Le titre La Promenade n’est probablement pas celui choisi par Renoir : aucun titre original certain n’est connu. Il rapproche cependant la toile d’une tradition ancienne, celle des couples en promenade chez Watteau et Fragonard, tout en insistant sur la modernité de vêtements contemporains et d’un instant saisi en mouvement.
Le format vertical resserre la scène. Au lieu d’offrir une vaste vue de paysage, Renoir place le spectateur presque sur le sentier, à la suite des deux figures.
Lecture rapprochée
Six indices pour comprendre La Promenade
Le tableau ne raconte pas une histoire complète. Il organise plutôt un passage : de l’ombre vers la lumière, du premier plan vers le fond, du geste masculin vers le mouvement de la robe.
Une main tendue
L’homme se retourne et offre sa main. Cette diagonale minuscule relie les deux corps et donne à la scène sa tension principale : invitation, aide ou conduite, le geste reste ouvert.
Une marche oblique
Les figures ne posent pas face au spectateur. Elles traversent le tableau en profondeur, comme si nous les surprenions entre deux pas.
Le blanc comme lumière
La robe claire concentre les jaunes, les bleus et les roses réfléchis. Elle n’est pas une surface uniforme : elle devient le principal écran de la lumière filtrée.
Un décor qui enveloppe
Branches, herbes et ombres occupent presque tout l’espace. La nature n’est plus un fond ajouté derrière les figures ; elle les absorbe et règle leur visibilité.
Des identités retenues
Le visage de l’homme reste ombré, celui de la femme se tourne. Renoir refuse la frontalité du portrait et privilégie la relation entre les corps.
Une surface en mouvement
Touches souples, glacis et passages fondus créent des profondeurs instables. L’œil circule sans rencontrer de contour entièrement fermé.
Lire sans inventer
Lise Tréhot, un parc, une rencontre : trois hypothèses à garder au conditionnel
Une scène précise, mais pas un récit documenté
La femme a été diversement identifiée à Lise Tréhot, compagne et modèle régulier de Renoir, ou à Rapha, liée à son ami Edmond Maître. Aucune identification ne doit être présentée comme certaine. Si la figure était Lise, certains ont proposé de reconnaître Renoir dans l’homme ; là encore, il s’agit d’une interprétation.
Le lieu n’est pas davantage assuré. Les vêtements et le chapeau de canotier évoquent les loisirs de la moyenne bourgeoisie parisienne dans les parcs ou les environs de la Seine. Mais la toile ne donne aucun repère topographique permettant de nommer un bois précis.

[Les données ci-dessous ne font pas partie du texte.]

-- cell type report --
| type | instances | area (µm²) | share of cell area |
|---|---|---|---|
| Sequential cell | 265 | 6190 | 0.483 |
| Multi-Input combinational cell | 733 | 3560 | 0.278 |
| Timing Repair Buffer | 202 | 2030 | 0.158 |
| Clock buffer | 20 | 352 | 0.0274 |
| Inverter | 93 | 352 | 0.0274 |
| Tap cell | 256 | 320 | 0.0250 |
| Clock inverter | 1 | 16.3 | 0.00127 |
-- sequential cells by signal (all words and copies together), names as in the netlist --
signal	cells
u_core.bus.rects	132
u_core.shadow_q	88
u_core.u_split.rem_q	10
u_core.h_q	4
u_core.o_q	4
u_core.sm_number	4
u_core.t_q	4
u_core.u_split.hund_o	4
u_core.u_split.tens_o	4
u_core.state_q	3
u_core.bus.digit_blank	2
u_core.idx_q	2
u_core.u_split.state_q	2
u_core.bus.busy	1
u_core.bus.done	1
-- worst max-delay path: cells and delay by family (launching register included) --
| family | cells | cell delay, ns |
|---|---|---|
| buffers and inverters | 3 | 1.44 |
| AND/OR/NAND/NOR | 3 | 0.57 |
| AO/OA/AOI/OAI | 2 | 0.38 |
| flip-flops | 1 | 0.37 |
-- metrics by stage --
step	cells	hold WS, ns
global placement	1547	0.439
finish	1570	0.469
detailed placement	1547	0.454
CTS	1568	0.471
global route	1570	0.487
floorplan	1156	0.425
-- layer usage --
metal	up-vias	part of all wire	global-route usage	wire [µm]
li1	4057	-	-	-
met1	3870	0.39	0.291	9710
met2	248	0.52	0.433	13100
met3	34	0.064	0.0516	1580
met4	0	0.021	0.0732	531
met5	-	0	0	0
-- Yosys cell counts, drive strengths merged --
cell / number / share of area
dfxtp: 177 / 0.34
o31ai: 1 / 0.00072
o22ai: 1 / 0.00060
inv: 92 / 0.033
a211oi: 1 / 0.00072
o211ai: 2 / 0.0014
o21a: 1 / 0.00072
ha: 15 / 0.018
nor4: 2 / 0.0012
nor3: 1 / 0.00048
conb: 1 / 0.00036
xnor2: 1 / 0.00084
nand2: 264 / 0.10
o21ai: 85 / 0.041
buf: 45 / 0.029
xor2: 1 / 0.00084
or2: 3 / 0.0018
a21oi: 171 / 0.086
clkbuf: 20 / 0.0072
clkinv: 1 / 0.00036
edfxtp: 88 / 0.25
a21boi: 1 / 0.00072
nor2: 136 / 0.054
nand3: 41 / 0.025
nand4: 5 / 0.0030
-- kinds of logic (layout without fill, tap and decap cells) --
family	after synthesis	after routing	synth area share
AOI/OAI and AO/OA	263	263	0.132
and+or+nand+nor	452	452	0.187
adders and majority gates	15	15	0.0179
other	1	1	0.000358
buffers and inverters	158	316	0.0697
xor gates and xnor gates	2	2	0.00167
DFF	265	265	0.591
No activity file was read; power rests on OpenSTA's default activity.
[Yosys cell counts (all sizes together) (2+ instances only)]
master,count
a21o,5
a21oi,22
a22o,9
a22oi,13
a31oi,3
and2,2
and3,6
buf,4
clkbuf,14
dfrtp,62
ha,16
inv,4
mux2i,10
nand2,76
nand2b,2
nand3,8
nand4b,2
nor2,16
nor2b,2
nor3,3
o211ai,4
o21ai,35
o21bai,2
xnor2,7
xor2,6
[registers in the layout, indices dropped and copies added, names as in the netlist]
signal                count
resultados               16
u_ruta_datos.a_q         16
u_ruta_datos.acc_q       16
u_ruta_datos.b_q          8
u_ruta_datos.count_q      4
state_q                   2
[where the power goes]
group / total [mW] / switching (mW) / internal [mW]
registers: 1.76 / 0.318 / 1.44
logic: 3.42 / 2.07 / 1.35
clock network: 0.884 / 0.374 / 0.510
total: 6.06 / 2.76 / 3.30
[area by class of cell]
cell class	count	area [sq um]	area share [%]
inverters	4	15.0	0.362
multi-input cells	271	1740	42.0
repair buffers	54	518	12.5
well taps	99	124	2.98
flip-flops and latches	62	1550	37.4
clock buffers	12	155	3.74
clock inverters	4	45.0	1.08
==> src/rtl/fanout_pkg.sv <==
// Shared constants, mode encoding and helpers for the fanout fork block.
package fanout_pkg;

  localparam int unsigned FANOUT_NUM_CH = 7;
  localparam int unsigned FANOUT_DATA_W = 16;
  localparam int unsigned FANOUT_DEPTH  = 2;

  typedef enum logic {
    FANOUT_EAGER = 1'b0,
    FANOUT_LAZY  = 1'b1
  } fanout_mode_e;

  // Saturating 16-bit increment used by the drop counter.
  function automatic logic [15:0] sat_inc16(input logic [15:0] v);
    return (v == 16'hFFFF) ? v : v + 16'd1;
  endfunction

endpackage

==> src/rtl/fanout_fork_if.sv <==
// Upstream token handshake plus per-channel downstream handshake of the fork.
interface fanout_fork_if
  import fanout_pkg::*;
#(
  parameter int unsigned NUM_CH = FANOUT_NUM_CH,
  parameter int unsigned DATA_W = FANOUT_DATA_W
);
  logic              in_valid;
  logic              in_ready;
  logic [DATA_W-1:0] in_data;
  logic [NUM_CH-1:0] in_sel;
  logic [NUM_CH-1:0] out_valid;
  logic [NUM_CH-1:0] out_ready;
  logic [DATA_W-1:0] out_data;

  // Producer/consumer side (drives tokens, consumes channels).
  modport master (
    output in_valid, in_data, in_sel, out_ready,
    input  in_ready, out_valid, out_data
  );

  // Fork side.
  modport slave (
    input  in_valid, in_data, in_sel, out_ready,
    output in_ready, out_valid, out_data
  );
endinterface

==> src/rtl/fanout_fifo.sv <==
// Input buffer for the fork: DEPTH-entry FIFO, no bypass, async-reset pointers.
module fanout_fifo
  import fanout_pkg::*;
#(
  parameter int unsigned WIDTH = FANOUT_DATA_W + FANOUT_NUM_CH,
  parameter int unsigned DEPTH = FANOUT_DEPTH
) (
  input  logic             CLK,
  input  logic             ASYNCRESET,
  input  logic             push,
  input  logic [WIDTH-1:0] wdata,
  input  logic             pop,
  output logic [WIDTH-1:0] rdata,
  output logic             full,
  output logic             empty
);
  localparam int unsigned AW = $clog2(DEPTH);
  localparam logic [AW:0] FULL_CNT = (AW+1)'(DEPTH);

  logic [WIDTH-1:0] mem_q [DEPTH];
  logic [AW-1:0]    wr_ptr_q, wr_ptr_d;
  logic [AW-1:0]    rd_ptr_q, rd_ptr_d;
  logic [AW:0]      count_q, count_d;
  logic             do_push, do_pop;

  assign full    = (count_q == FULL_CNT);
  assign empty   = (count_q == '0);
  assign do_push = push & ~full;
  assign do_pop  = pop & ~empty;
  assign rdata   = mem_q[rd_ptr_q];

  // Next pointer/occupancy; pointers wrap naturally since DEPTH is a power of two.
  always_comb begin
    wr_ptr_d = do_push ? wr_ptr_q + AW'(1) : wr_ptr_q;
    rd_ptr_d = do_pop  ? rd_ptr_q + AW'(1) : rd_ptr_q;
    count_d  = count_q;
    case ({do_push, do_pop})
      2'b10:   count_d = count_q + (AW+1)'(1);
      2'b01:   count_d = count_q - (AW+1)'(1);
      default: count_d = count_q;
    endcase
  end

  // Pointer and occupancy registers.
  always_ff @(posedge CLK or posedge ASYNCRESET) begin
    if (ASYNCRESET) begin
      wr_ptr_q <= '0;
      rd_ptr_q <= '0;
      count_q  <= '0;
    end else begin
      wr_ptr_q <= wr_ptr_d;
      rd_ptr_q <= rd_ptr_d;
      count_q  <= count_d;
    end
  end

  // Payload storage; contents need no reset since occupancy gates visibility.
  always_ff @(posedge CLK) begin
    if (do_push) mem_q[wr_ptr_q] <= wdata;
  end

endmodule

==> src/rtl/fanout_fork.sv <==
// Fans each buffered token out to its target channels, in EAGER or LAZY mode.
module fanout_fork
  import fanout_pkg::*;
#(
  parameter int unsigned NUM_CH = FANOUT_NUM_CH,
  parameter int unsigned DATA_W = FANOUT_DATA_W,
  parameter int unsigned DEPTH  = FANOUT_DEPTH
) (
  input  logic              CLK,
  input  logic              ASYNCRESET,
  input  logic              cfg_mode,
  input  logic [NUM_CH-1:0] cfg_en,
  fanout_fork_if.slave      bus,
  output logic [15:0]       drop_cnt,
  output logic              busy
);
  localparam int unsigned EW = DATA_W + NUM_CH;

  logic [EW-1:0]     wr_entry, head_entry;
  logic              fifo_full, fifo_empty;
  logic              head_valid, push, pop;
  logic [NUM_CH-1:0] head_tgt;
  logic [NUM_CH-1:0] done_q, done_d;
  logic [NUM_CH-1:0] fire, out_valid_d;
  logic              all_rdy;
  fanout_mode_e      mode_q, mode_eff;
  logic [15:0]       drop_q, drop_d;

  assign bus.in_ready = ~fifo_full & ~ASYNCRESET;
  assign push         = bus.in_valid & bus.in_ready;
  assign wr_entry     = {bus.in_data, bus.in_sel & cfg_en};
  assign head_valid   = ~fifo_empty;
  assign head_tgt     = head_entry[NUM_CH-1:0];
  assign bus.out_data = head_entry[EW-1:NUM_CH];
  assign bus.out_valid = out_valid_d;
  assign drop_cnt     = drop_q;
  assign busy         = head_valid;

  fanout_fifo #(
    .WIDTH(EW),
    .DEPTH(DEPTH)
  ) u_fifo (
    .CLK       (CLK),
    .ASYNCRESET(ASYNCRESET),
    .push      (push),
    .wdata     (wr_entry),
    .pop       (pop),
    .rdata     (head_entry),
    .full      (fifo_full),
    .empty     (fifo_empty)
  );

  // Per-channel presentation and pop decision for the head token.
  // A partially delivered head (done != 0) always finishes under EAGER rules,
  // so a mode flip mid-token cannot cause a channel to see it twice.
  always_comb begin
    mode_eff    = (done_q != '0) ? FANOUT_EAGER : mode_q;
    all_rdy     = &(~head_tgt | bus.out_ready);
    out_valid_d = '0;
    fire        = '0;
    pop         = 1'b0;
    done_d      = done_q;
    if (head_valid) begin
      case (mode_eff)
        FANOUT_LAZY: begin
          out_valid_d = all_rdy ? head_tgt : '0;
          pop         = all_rdy;
          done_d      = '0;
        end
        default: begin
          out_valid_d = head_tgt & ~done_q;
          fire        = out_valid_d & bus.out_ready;
          pop         = ((head_tgt & ~(done_q | fire)) == '0);
          done_d      = pop ? '0 : (done_q | fire);
        end
      endcase
    end
    drop_d = (pop && head_tgt == '0) ? sat_inc16(drop_q) : drop_q;
  end

  // Delivery tracking, mode register and drop counter.
  always_ff @(posedge CLK or posedge ASYNCRESET) begin
    if (ASYNCRESET) begin
      done_q <= '0;
      mode_q <= FANOUT_EAGER;
      drop_q <= '0;
    end else begin
      done_q <= done_d;
      mode_q <= cfg_mode ? FANOUT_LAZY : FANOUT_EAGER;
      drop_q <= drop_d;
    end
  end

endmodule

==> src/flat_wrapper.sv <==
// flat-port wrapper written by rule: the top's interface ports become plain ports
module fanout_fork_flat import fanout_pkg::*;
#(
  parameter int unsigned NUM_CH = FANOUT_NUM_CH,
  parameter int unsigned DATA_W = FANOUT_DATA_W,
  parameter int unsigned DEPTH  = FANOUT_DEPTH
)
  (CLK, ASYNCRESET, cfg_mode, cfg_en, drop_cnt, busy, bus_in_valid, bus_in_data, bus_in_sel, bus_out_ready, bus_in_ready, bus_out_valid, bus_out_data);
  fanout_fork_if #(.NUM_CH(NUM_CH), .DATA_W(DATA_W)) bus_i ();
  input  logic CLK;
  input  logic ASYNCRESET;
  input  logic cfg_mode;
  input  logic [NUM_CH-1:0] cfg_en;
  output logic [15:0] drop_cnt;
  output logic busy;
  input wire logic [$bits(bus_i.in_valid)-1:0] bus_in_valid;
  input wire logic [$bits(bus_i.in_data)-1:0] bus_in_data;
  input wire logic [$bits(bus_i.in_sel)-1:0] bus_in_sel;
  input wire logic [$bits(bus_i.out_ready)-1:0] bus_out_ready;
  output wire logic [$bits(bus_i.in_ready)-1:0] bus_in_ready;
  output wire logic [$bits(bus_i.out_valid)-1:0] bus_out_valid;
  output wire logic [$bits(bus_i.out_data)-1:0] bus_out_data;
  assign bus_i.in_valid = bus_in_valid;
  assign bus_i.in_data = bus_in_data;
  assign bus_i.in_sel = bus_in_sel;
  assign bus_i.out_ready = bus_out_ready;
  assign bus_in_ready = bus_i.in_ready;
  assign bus_out_valid = bus_i.out_valid;
  assign bus_out_data = bus_i.out_data;
  fanout_fork #(.NUM_CH(NUM_CH), .DATA_W(DATA_W), .DEPTH(DEPTH)) u_core (.CLK(CLK), .ASYNCRESET(ASYNCRESET), .cfg_mode(cfg_mode), .cfg_en(cfg_en), .bus(bus_i), .drop_cnt(drop_cnt), .busy(busy));
endmodule
==> config.mk <==
export PLATFORM = sky130hd
export DESIGN_NAME = fanout_fork_flat
export DESIGN_NICKNAME = d
export VERILOG_FILES = /design/src/rtl/fanout_pkg.sv /design/src/rtl/fanout_fork_if.sv /design/src/rtl/fanout_fifo.sv /design/src/rtl/fanout_fork.sv /design/src/flat_wrapper.sv
export SDC_FILE = /design/constraint.sdc
export NUM_CORES = 1
export LEC_CHECK = 0
export ABC_AREA = 0
export CAP_MARGIN = 40
export CORE_UTILIZATION = 49
export DETAILED_ROUTE_END_ITERATION = 7
export PLACE_DENSITY_LB_ADDON = 0.15
export SLEW_MARGIN = 40
export SYNTH_ARGS = -nofsm -noshare
export SYNTH_HDL_FRONTEND = slang
export SYNTH_SLANG_ARGS = --single-unit
==> constraint.sdc <==
create_clock -name CLK -period 3 [get_ports CLK]
set_input_delay 0.45 -clock CLK [delete_from_list [all_inputs] [get_ports CLK]]
set_output_delay 0.45 -clock CLK [all_outputs]
set_load 0.01 [all_outputs]
== After elaboration in Yosys (flattened, before gate mapping) ==
Memories as Yosys holds them, arrays and structs flattened.
Cells that the tools add are included.
Storage, ports and cells
  flip-flop bits (word level): 28
  bits in writable memories: 46
  input bits: 41
  logic and storage cells: 53
  memories: 1
Cells by class
  $add $sub $neg: 5
  equal/unequal tests: 4
  multiplexer cells: 12
  bitwise operators: 17
  reduce and logical (&&, ||, !) cells: 8
Memories
  u_core.u_fifo.mem_q: words 2, bits a word 23, rd ports 1, clocked after Yosys merged registers in 0, write ports 1, line fanout_fifo.sv:20  | logic [WIDTH-1:0] mem_q [DEPTH];
Operators with widths (number)
  $mux W7: 5
  $and A7 B7 Y7: 4
  $not A7 Y7: 3
  $add A16 B1 Y16 const B: 1
  $eq A16 B16 Y1 const B: 1
  $logic_not A7 Y1: 2
  $or A7 B7 Y7: 2
  $reduce_and A7 Y1: 1
  $reduce_bool A7 Y1: 1
  $mux W1: 6
  $and A1 B1 Y1: 4
  $eq A2 B2 Y1 const B: 2
  $not A1 Y1: 4
  $pmux W2 S2: 1
  $add A1 B1 Y1 const B: 2
  $add A2 B1 Y2 const B: 1
  $eq A2 B1 Y1 const B: 1
  $logic_not A2 Y1: 1
  $reduce_and A2 Y1: 1
  $reduce_bool A2 Y1: 1
  $sub A2 B1 Y2 const B: 1
  $logic_and A1 B1 Y1: 1

== Logic depth before layout (Yosys ltp) ==
  depth in word-level cells: 12
  gate-level depth with buffers: 11
  mapped depth without buffers: 8

== Hierarchy ==
From an unflattened synthesis, not the netlist that was laid out.
Second synthesis, totals
  cells, all modules: 227
  area, all modules: 3368.2 um^2
By module, submodules not included
  fanout_fifo: instances 1, cells an instance 91, area an instance 1963.1 um^2, sequential area each 1481.4 um^2
  fanout_fork: instances 1, cells an instance 136, area an instance 1405.1 um^2, sequential area each 600.6 um^2

== Least setup slack after synthesis ==
OpenSTA, ideal clock, no wires.
  path kind: register -> register
  start point: reg u_core.u_fifo.count_q[0]
  end point: mem u_core.u_fifo.mem_q[0][0] in the netlist's numbering (enable)
  setup time: 403 ps
  data arrival time: 1891 ps
  slack: 706 ps
  stages on the path, launching flop included: 5
  clock period less this slack: 2294 ps
  cells stage by stage: dfrtp_1 -> inv_1 -> a21oi_1 -> nand2_1 -> nor2_1
Between the ends
  cells in the longest elaborated chain, start to end: 7
RTL lines
  start, declared: line fanout_fifo.sv:23  | logic [AW:0] count_q, count_d;
  start signal, assigned: line fanout_fifo.sv:53  | count_q <= count_d;
  $eq A2 B2 Y1: line fanout_fifo.sv:26  | assign full = (count_q == FULL_CNT);
  $not A1 Y1: line fanout_fork.sv:29  | assign bus.in_ready = ~fifo_full & ~ASYNCRESET;
  $and A1 B1 Y1: line fanout_fork.sv:29
  named net bus_in_ready: line flat_wrapper.sv:20  | output wire logic [$bits(bus_i.in_ready)-1:0] bus_in_ready;
  $and A1 B1 Y1: line fanout_fork.sv:30  | assign push = bus.in_valid & bus.in_ready;
  $and A1 B1 Y1: line fanout_fifo.sv:28  | assign do_push = push & ~full;
  $mux W1: line fanout_fifo.sv:59  | if (do_push) mem_q[wr_ptr_q] <= wdata;
  $mux W1 (not written as such): line fanout_fifo.sv:59
  end, declared: line fanout_fifo.sv:20
The timed path passes the listed nets, and every way through them passes these cells.

== Final worst setup path ==
  start point: reg u_core.u_fifo.rd_ptr_q
  end point: out bus_out_valid[4]
Between the ends
  cells in the longest elaborated chain, start to end: 7
  elaborated cells on any way between the ends: 8
  classes of those cells: mux: 3; bitwise: 3; reduce/logical: 1; memory: 1
RTL lines
  start, declared: line fanout_fifo.sv:22  | logic [AW-1:0] rd_ptr_q, rd_ptr_d;
  start signal, assigned: line fanout_fifo.sv:52  | rd_ptr_q <= rd_ptr_d;
  $mem_v2 Z2 W23 (*)
  $not A7 Y7: line fanout_fork.sv:58  | all_rdy = &(~head_tgt | bus.out_ready);
  $or A7 B7 Y7: line fanout_fork.sv:58
  $reduce_and A7 Y1: line fanout_fork.sv:58
  $mux W7: line fanout_fork.sv:66  | out_valid_d = all_rdy ? head_tgt : '0;
  $mux W7 (*): line fanout_fork.sv:64  | case (mode_eff)
  $mux W7 (*): line fanout_fork.sv:63  | if (head_valid) begin
  end, declared: line flat_wrapper.sv:21  | output wire logic [$bits(bus_i.out_valid)-1:0] bus_out_valid;
Every way passes the cells marked *; elsewhere a longest branch is shown, timed or not.

==> impl_metrics.toml <==
[status]
status = "finished, final reports clean"

[synth]
synth_adder_area_share = 0.00779
synth_area_mm2 = 0.00321
synth_top_family_by_area = "simple AND/OR/NAND/NOR gates"
yosysTopAreaCellShare = 0.430
syn_area_per_cell_um2 = 13.9
synth-compound-area-share = 0.0483
synth_seq_cells = 74
syn_nets = 274
ys_warn_count = 0
yosysUniqueCellTypes = 38
muxShareOfSynthArea = 0.0962
synth-simple-area-share = 0.129
synth_top_area_cell = "edfxtp_1"
synth-xor-area-share = 0.0518
ys_seq_area_frac = 0.648
ys_top_cells_by_area = "edfxtp_1 (43%), dfrtp_1 (22%), mux2_2 (5.6%), xnor2_1 (4.6%), mux2i_1 (2.2%)"
syn_inst = 231

[place]
place_congestion = 0.875
place_inst = 396
portBuffers = 81
placed_cell_area_mm2 = 0.00417
hpwl_mm = 4.31

[timing]
period_needed_ns = 2.91
relSlewSlack = 0.620
slew_violations = 0
fin_crit_sh = 0.970
rsz0062_at_grt = "false"
max_slew.worst_pin.slew_ns = 0.569
finalHoldViolCount = 0
clock_skew_ns = 0.0111
timing.fmax_mhz = 344
setup_viol = 0
setup-tns-final_ns = 0

[worst_hold_path]
min_path_type = "input port to asynchronous set/reset pin"

[finish]
nets = 377
regArea_mm2 = 0.00208
area_growth_pct = 37.9
layout.cells.non_filler = 416
finalInstanceArea_mm2 = 0.00443
drive_gt1_frac = 0.180
n_fill_cell = 495
final_cell_mix = "clkdlybuf4s50_1 (75), edfxtp_1 (46), dfrtp_1 (27)"
n_antenna_cell = 0
final_common_cell = "clkdlybuf4s50_1"
multi_input_area_mm2 = 0.00109

[setup_path]
crit_required_ns = 2.55
end_kind = "output pin"
slowest_stage = "clkdlybuf4s50_1"
critical_path.cell_chain = "buf_2, buf_4, mux2i_2, nor2_1, nor4_2, o21ai_2, nor3_1, clkdlybuf4s50_1"
startpoint_type = "flop"
worst-path-max-fanout = 7
path_class = "flop to output pin"
slowest_delay_ns = 0.56
arrival_ns = 2.46

[global_routing]
grt_usage = 0.193
grt_pass1_vias = 2251
grt_pass1_wl_mm = 10.3
antenna_found_initial = 0
overflow = 0
grt_max_degree = 29

[floorplanning]
ios = 82
row_count = 29
die_w_um = 83.0
dieArea_mm2 = 0.00688
initial_utilization = 0.506
die_h_um = 83.0
core-area_mm2 = 0.00635

[power_and_ir_drop]
ir_drop_mv = 0.483
p_leak_nw = 1.74
power.density_mw_per_mm2 = 766

[clocking]
clkSlewWorstSetupHoldPaths_ns = 0.08
cts.sinks = 74
cts_root_buffer = "clkbuf_8"
tritoncts = "built"
worstSkewPairLatency_ns = 0.35
htree_levels = 3
cts_inserted_buffers = 9
cts_buffer_depth = 2

[route]
drt-pass1-iter-count = 4
wire_per_inst_um = 14.9
ant_nets = 0
vias = 2234
drc = 0
vias_per_cell = 5.37
drt_iter0_markers = 96
totalWireLength_mm = 6.19

[run]
max_cap_violations = 0
-- worst paths after layout --
kind                                            end  slack (ns)              startpoint  cells after the start
hold / removal             u_core.u_fifo.count_q[0]        0.49              ASYNCRESET                      3
setup reg to reg           u_core.u_fifo.count_q[1]        0.43  u_core.u_fifo.rd_ptr_q                     10
min in group CLK                 u_core.drop_cnt[9]        0.49      u_core.drop_cnt[9]                      1
setup / recovery                   bus_out_valid[4]        0.09  u_core.u_fifo.rd_ptr_q                      8
max in group asynchronous    u_core.u_fifo.rd_ptr_q        2.22              ASYNCRESET                      3
hold reg to reg                  u_core.drop_cnt[9]        0.49      u_core.drop_cnt[9]                      1
-- sequential cells by signal (all words and copies together), names as in the netlist --
| name | cells |
|---|---|
| u_core.u_fifo.mem_q | 46 |
| u_core.drop_cnt | 16 |
| u_core.done_q | 7 |
| u_core.u_fifo.count_q | 2 |
| u_core.mode_q | 1 |
| u_core.u_fifo.rd_ptr_q | 1 |
| u_core.u_fifo.wr_ptr_q | 1 |
-- routing by layer --
metal,GRT usage,share of wire
met5,0,0
met4,0.0940,0.018
met3,0.0626,0.072
met2,0.311,0.46
met1,0.234,0.45
-- report_power, final --
group,internal [mW],switching [mW],total [mW]
Clock,0.378,0.353,0.731
Sequential,1.27,0.121,1.39
Combinational,0.692,0.582,1.27
-- cell usage after synthesis (all sizes together) --
library cell	instances
edfxtp	46
dfrtp	28
mux2	20
nor2	18
xnor2	17
nand3	10
and2	9
nor3	9
inv	8
mux2i	8
a31oi	7
nand4	7
and3	6
nand2	5
buf	4
a21oi	3
a22oi	3
nor4	3
o22ai	3
and4	2
ha	2
nor4b	2
o211ai	2
o32a	2
or2	2
xor2	2
nor3b	1
o21ai	1
or4	1
-- through the flow --
| step | total power [mW] | util | hold slack, ns | setup slack (ns) |
|---|---|---|---|---|
| floorplan | 2.09 | - | 0.460 | 0.706 |
| global placement | 2.60 | 0.657 | 0.478 | 0.174 |
| detailed placement | 2.62 | 0.657 | 0.489 | 0.201 |
| CTS | 3.42 | 0.694 | 0.496 | 0.0552 |
| global route | 3.58 | 0.697 | 0.526 | 0.0254 |
| finish | 3.39 | 0.697 | 0.488 | 0.0903 |
-- kinds of logic (layout without fill, tap and decap cells) --
logic type | after synthesis | in the layout
flip-flops | 74 | 74
adder cells (fa/ha/maj) | 2 | 2
buffers and inverters | 12 | 120
AND/OR/NAND/NOR | 75 | 75
multiplexers | 28 | 28
AO/OA/AOI/OAI | 21 | 21
XOR/XNOR | 19 | 19
-- cell type report --
class	count	area share
sequential	74	0.470
multi-input combinational	145	0.246
clock buffer	10	0.0288
inverter	8	0.00678
timing repair buffer	96	0.213
clock inverter	6	0.0130
tap	77	0.0218
-- critical path: cells and delay by family (launching register included) --
kind | cells | cell delay (ns)
buf+inv | 3 | 0.86
compound gates | 1 | 0.15
flops | 1 | 0.43
simple gates | 3 | 0.47
mux | 1 | 0.20
-- what timing repair did --
action / CTS / global route
resized for setup: 5 / 7
hold buffers: 0 / 0
setup buffers: 4 / 0
setup endpoints to repair: 7 / 6
No activity file was read; power rests on OpenSTA's default activity.
[config.mk]
export PLATFORM = sky130hd
export DESIGN_NAME = idex_operand_stage
export DESIGN_NICKNAME = d
export VERILOG_FILES = /design/src/rtl/idex_operand_stage.sv
export SDC_FILE = /design/constraint.sdc
export NUM_CORES = 1
export LEC_CHECK = 0
export CAP_MARGIN = 20
export CORE_AREA = 2 2 146 148
export DETAILED_ROUTE_END_ITERATION = 8
export DIE_AREA = 0 0 148 150
export PLACE_DENSITY = 0.85
export SYNTH_ARGS = -nofsm -noshare
export SYNTH_HDL_FRONTEND = slang
export SYNTH_SLANG_ARGS = --single-unit
[constraint.sdc]
create_clock -name clk -period 2.8 [get_ports clk]
set_clock_uncertainty 0.1 [all_clocks]
set_input_delay 0.7 -clock clk [delete_from_list [all_inputs] [get_ports clk]]
set_output_delay 0.7 -clock clk [all_outputs]
set_load 0.01 [all_outputs]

Cette incertitude fait partie de l’œuvre. Le spectateur reçoit assez d’indices pour imaginer une relation, jamais assez pour la fermer. Le tableau fonctionne comme une scène de genre moderne plutôt que comme l’illustration d’un épisode biographique.
Lise Tréhot est une possibilité souvent avancée, non une identification définitive.
Son visage ombré ne permet pas un portrait certain ; l’idée d’un autoportrait dépend de l’hypothèse Lise.
Possiblement dans un parc ou près de la Seine, mais aucun lieu exact n’est documenté.
Le geste suggère une invitation et une progression, sans imposer un roman amoureux précis.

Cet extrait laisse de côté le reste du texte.